Mark: Adam, I paused the interview yesterday after asking you what it means to be an introvert. Your definition pointed to three main characteristics: 1) An introvert finds energy in solitude and loses energy through social interaction; 2) An introvert processes internally, thinking before speaking; 3) An introvert prefers depth over breadth. The first item in your list seems morally neutral. But the second two items could suggest that you see introverts as morally superior to extroverts. Introverts think before they speak (generally a good practice) and are deep (rather than shallow). Is this what you mean? Are you in some way dissing extroverts?

Adam: Well, I'm certainly not being derogatory of extroverts. I'm married to an extrovert, so obviously I have much appreciation for the qualities of extroverts. Another way of putting the depth versus breadth issue is to say introverts tend to have fewer interests than extroverts. But that actually makes extroverts sound superior, so I'm open to another way of putting it. I'm borrowing the language of Marti Olsen Laney in her book The Introvert Advantage. Introverts usually enjoy a few close relationships and often like to probe deeply into a few topics, which can produce depth but also can be very limiting. As far as the thinking before speaking issue, it IS a good thing in situations of conflict, but can also be a handicap in situations that require quick thinking and decision-making. That's why I'm much better in online interviews than I am in radio interviews!

Mark: Amen to that! I’ve done a fair amount of radio interviews, including a three-hour debate with Christopher Hitchens. I often feel like I’m a step behind those who are verbally quick. Anyway, getting back to our conversation, let me ask you this: What are some of the gifts that introverts have to offer their communities?

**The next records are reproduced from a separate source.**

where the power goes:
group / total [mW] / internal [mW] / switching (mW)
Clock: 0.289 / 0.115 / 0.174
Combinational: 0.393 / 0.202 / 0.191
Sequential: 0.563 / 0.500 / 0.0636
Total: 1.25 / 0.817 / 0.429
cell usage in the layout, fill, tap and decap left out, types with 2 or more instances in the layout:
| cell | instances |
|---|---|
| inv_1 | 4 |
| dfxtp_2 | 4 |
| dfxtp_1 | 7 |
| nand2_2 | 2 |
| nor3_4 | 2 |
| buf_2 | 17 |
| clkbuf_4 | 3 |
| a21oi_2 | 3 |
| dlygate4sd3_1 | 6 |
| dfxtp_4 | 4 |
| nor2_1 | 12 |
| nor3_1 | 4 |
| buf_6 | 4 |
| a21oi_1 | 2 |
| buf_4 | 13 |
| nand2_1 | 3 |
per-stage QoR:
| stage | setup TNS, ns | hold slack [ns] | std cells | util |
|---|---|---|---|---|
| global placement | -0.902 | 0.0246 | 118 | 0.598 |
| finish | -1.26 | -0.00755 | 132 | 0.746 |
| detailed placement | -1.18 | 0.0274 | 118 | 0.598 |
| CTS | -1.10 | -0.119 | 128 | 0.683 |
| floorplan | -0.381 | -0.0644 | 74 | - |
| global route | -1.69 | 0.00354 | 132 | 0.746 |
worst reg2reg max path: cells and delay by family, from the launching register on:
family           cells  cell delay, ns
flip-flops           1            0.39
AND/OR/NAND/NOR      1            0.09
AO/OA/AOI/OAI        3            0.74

Adam: Once introverts stop trying to act like extroverts, they realize they have tremendous gifts to give others.  We are natural listeners, and because we process internally, we offer a non-judgmental presence that helps others open up to us.  Because we probe deep into our inner depths, we are capable of a powerful compassion for other people.  We have an insight that comes from our tendency to observe in social situations; we often see things that people who throw themselves into the center of the action don’t see.  We can model self-awareness and introspection to others.  We have a calming presence that helps other people slow down and find peace around us. 

Mark: In your book, you also explain that introverts, who are naturally inclined to study, can be very strong teachers and preachers. I think this is true. Of course there are extroverts who excel in both areas, too. Speaking of preachers, do you think introverts can be effective evangelists? We often think of evangelism as reaching out to strangers, talking freely about faith, etc. etc. This seems inconsistent with an introverted personality. So, do you think introverts can do evangelism?

Adam: Yes!  As long as we discover ways of evangelism that fit who we are.  I devote a chapter to “introverted evangelism,” and I argue that many of our models of sharing the gospel are ill-fitted for introverts.  Evangelism styles that require fast-talking, debate, and starting up conversations with strangers will likely be discouraging for introverts.  Instead I encourage introverts to ask “Who is already in my life and how is God at work in their lives?”  Introverts will do best in ongoing, deepening friendships, slowly and prayerfully nudging others towards God, using our strengths of listening, compassion, and creativity to point them to Jesus.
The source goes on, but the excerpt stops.